## Goal of the exercise
Each line of the data below should be repeated exactly.

## Data
--- src/rtl/uart_rx.sv ---
// uart_rx: serial receiver (start, DATA_BITS LSB first, stop) with a valid/ready word output.
// Define UART_RX_PARITY_EN to expect an even-parity bit between data and stop.
module uart_rx #(
    parameter int CLKS_PER_BIT = 434,
    parameter int DATA_BITS = 8
) (
    input  logic                 clock,
    input  logic                 reset_n,
    input  logic                 rx_in,
    output logic [DATA_BITS-1:0] data_out,
    output logic                 data_valid,
    input  logic                 data_ready,
    output logic                 framing_error,
    output logic                 overrun,
`ifdef UART_RX_PARITY_EN
    output logic                 parity_error,
`endif
    output logic                 busy
);
    localparam int CW = $clog2(CLKS_PER_BIT);
    localparam int IW = $clog2(DATA_BITS);
    localparam logic [CW-1:0] MID = CW'(CLKS_PER_BIT / 2 - 1);
    localparam logic [CW-1:0] LAST = CW'(CLKS_PER_BIT - 1);
    localparam logic [IW-1:0] IDX_LAST = IW'(DATA_BITS - 1);

    typedef enum logic [2:0] {IDLE, START, DATA, PARITY, STOP, WAIT_HIGH} state_t;

`ifdef UART_RX_PARITY_EN
    localparam state_t AFTER_DATA = PARITY;
    logic par_bad;
`else
    localparam state_t AFTER_DATA = STOP;
    localparam logic par_bad = 1'b0;
`endif

    state_t state;
    logic rx_meta, rx_s;
    logic [CW-1:0] cnt;
    logic [IW-1:0] idx;
    logic [DATA_BITS-1:0] sh;

    assign busy = state != IDLE;

    always_ff @(posedge clock or negedge reset_n) begin
        if (!reset_n) begin
            {rx_s, rx_meta} <= 2'b11;
            state <= IDLE;
            cnt <= '0;
            idx <= '0;
            sh <= '0;
            data_out <= '0;
            data_valid <= 1'b0;
            framing_error <= 1'b0;
            overrun <= 1'b0;
`ifdef UART_RX_PARITY_EN
            par_bad <= 1'b0;
            parity_error <= 1'b0;
`endif
        end else begin
            {rx_s, rx_meta} <= {rx_meta, rx_in};
            framing_error <= 1'b0;
            overrun <= 1'b0;
            if (data_valid && data_ready) data_valid <= 1'b0;
            case (state)
                IDLE: begin
                    cnt <= '0;
                    if (!rx_s) state <= START;
                end
                START: if (cnt == MID) begin
                    cnt <= '0;
                    idx <= '0;
                    state <= rx_s ? IDLE : DATA;
                end else cnt <= cnt + 1'b1;
                DATA: if (cnt == LAST) begin
                    cnt <= '0;
                    sh <= {rx_s, sh[DATA_BITS-1:1]};
                    idx <= idx + 1'b1;
                    if (idx == IDX_LAST) state <= AFTER_DATA;
                end else cnt <= cnt + 1'b1;
`ifdef UART_RX_PARITY_EN
                PARITY: if (cnt == LAST) begin
                    cnt <= '0;
                    par_bad <= ^{sh, rx_s};
                    state <= STOP;
                end else cnt <= cnt + 1'b1;
`endif
                STOP: if (cnt == LAST) begin
                    cnt <= '0;
                    if (!rx_s) begin
                        framing_error <= 1'b1;
                        state <= WAIT_HIGH;
                    end else begin
                        state <= IDLE;
                        // A word arriving while the previous one is being consumed still loads.
                        if (!par_bad && (!data_valid || data_ready)) begin
                            data_out <= sh;
                            data_valid <= 1'b1;
                        end else if (!par_bad) overrun <= 1'b1;
                    end
                end else cnt <= cnt + 1'b1;
                WAIT_HIGH: if (rx_s) state <= IDLE;
                default: state <= IDLE;
            endcase
`ifdef UART_RX_PARITY_EN
            parity_error <= state == STOP && cnt == LAST && rx_s && par_bad;
`endif
        end
    end
endmodule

## Solution to this exercise
--- src/rtl/uart_rx.sv ---
// uart_rx: serial receiver (start, DATA_BITS LSB first, stop) with a valid/ready word output.
// Define UART_RX_PARITY_EN to expect an even-parity bit between data and stop.
module uart_rx #(
    parameter int CLKS_PER_BIT = 434,
    parameter int DATA_BITS = 8
) (
    input  logic                 clock,
    input  logic                 reset_n,
    input  logic                 rx_in,
    output logic [DATA_BITS-1:0] data_out,
    output logic                 data_valid,
    input  logic                 data_ready,
    output logic                 framing_error,
    output logic                 overrun,
`ifdef UART_RX_PARITY_EN
    output logic                 parity_error,
`endif
    output logic                 busy
);
    localparam int CW = $clog2(CLKS_PER_BIT);
    localparam int IW = $clog2(DATA_BITS);
    localparam logic [CW-1:0] MID = CW'(CLKS_PER_BIT / 2 - 1);
    localparam logic [CW-1:0] LAST = CW'(CLKS_PER_BIT - 1);
    localparam logic [IW-1:0] IDX_LAST = IW'(DATA_BITS - 1);

    typedef enum logic [2:0] {IDLE, START, DATA, PARITY, STOP, WAIT_HIGH} state_t;

`ifdef UART_RX_PARITY_EN
    localparam state_t AFTER_DATA = PARITY;
    logic par_bad;
`else
    localparam state_t AFTER_DATA = STOP;
    localparam logic par_bad = 1'b0;
`endif

    state_t state;
    logic rx_meta, rx_s;
    logic [CW-1:0] cnt;
    logic [IW-1:0] idx;
    logic [DATA_BITS-1:0] sh;

    assign busy = state != IDLE;

    always_ff @(posedge clock or negedge reset_n) begin
        if (!reset_n) begin
            {rx_s, rx_meta} <= 2'b11;
            state <= IDLE;
            cnt <= '0;
            idx <= '0;
            sh <= '0;
            data_out <= '0;
            data_valid <= 1'b0;
            framing_error <= 1'b0;
            overrun <= 1'b0;
`ifdef UART_RX_PARITY_EN
            par_bad <= 1'b0;
            parity_error <= 1'b0;
`endif
        end else begin
            {rx_s, rx_meta} <= {rx_meta, rx_in};
            framing_error <= 1'b0;
            overrun <= 1'b0;
            if (data_valid && data_ready) data_valid <= 1'b0;
            case (state)
                IDLE: begin
                    cnt <= '0;
                    if (!rx_s) state <= START;
                end
                START: if (cnt == MID) begin
                    cnt <= '0;
                    idx <= '0;
                    state <= rx_s ? IDLE : DATA;
                end else cnt <= cnt + 1'b1;
                DATA: if (cnt == LAST) begin
                    cnt <= '0;
                    sh <= {rx_s, sh[DATA_BITS-1:1]};
                    idx <= idx + 1'b1;
                    if (idx == IDX_LAST) state <= AFTER_DATA;
                end else cnt <= cnt + 1'b1;
`ifdef UART_RX_PARITY_EN
                PARITY: if (cnt == LAST) begin
                    cnt <= '0;
                    par_bad <= ^{sh, rx_s};
                    state <= STOP;
                end else cnt <= cnt + 1'b1;
`endif
                STOP: if (cnt == LAST) begin
                    cnt <= '0;
                    if (!rx_s) begin
                        framing_error <= 1'b1;
                        state <= WAIT_HIGH;
                    end else begin
                        state <= IDLE;
                        // A word arriving while the previous one is being consumed still loads.
                        if (!par_bad && (!data_valid || data_ready)) begin
                            data_out <= sh;
                            data_valid <= 1'b1;
                        end else if (!par_bad) overrun <= 1'b1;
                    end
                end else cnt <= cnt + 1'b1;
                WAIT_HIGH: if (rx_s) state <= IDLE;
                default: state <= IDLE;
            endcase
`ifdef UART_RX_PARITY_EN
            parity_error <= state == STOP && cnt == LAST && rx_s && par_bad;
`endif
        end
    end
endmodule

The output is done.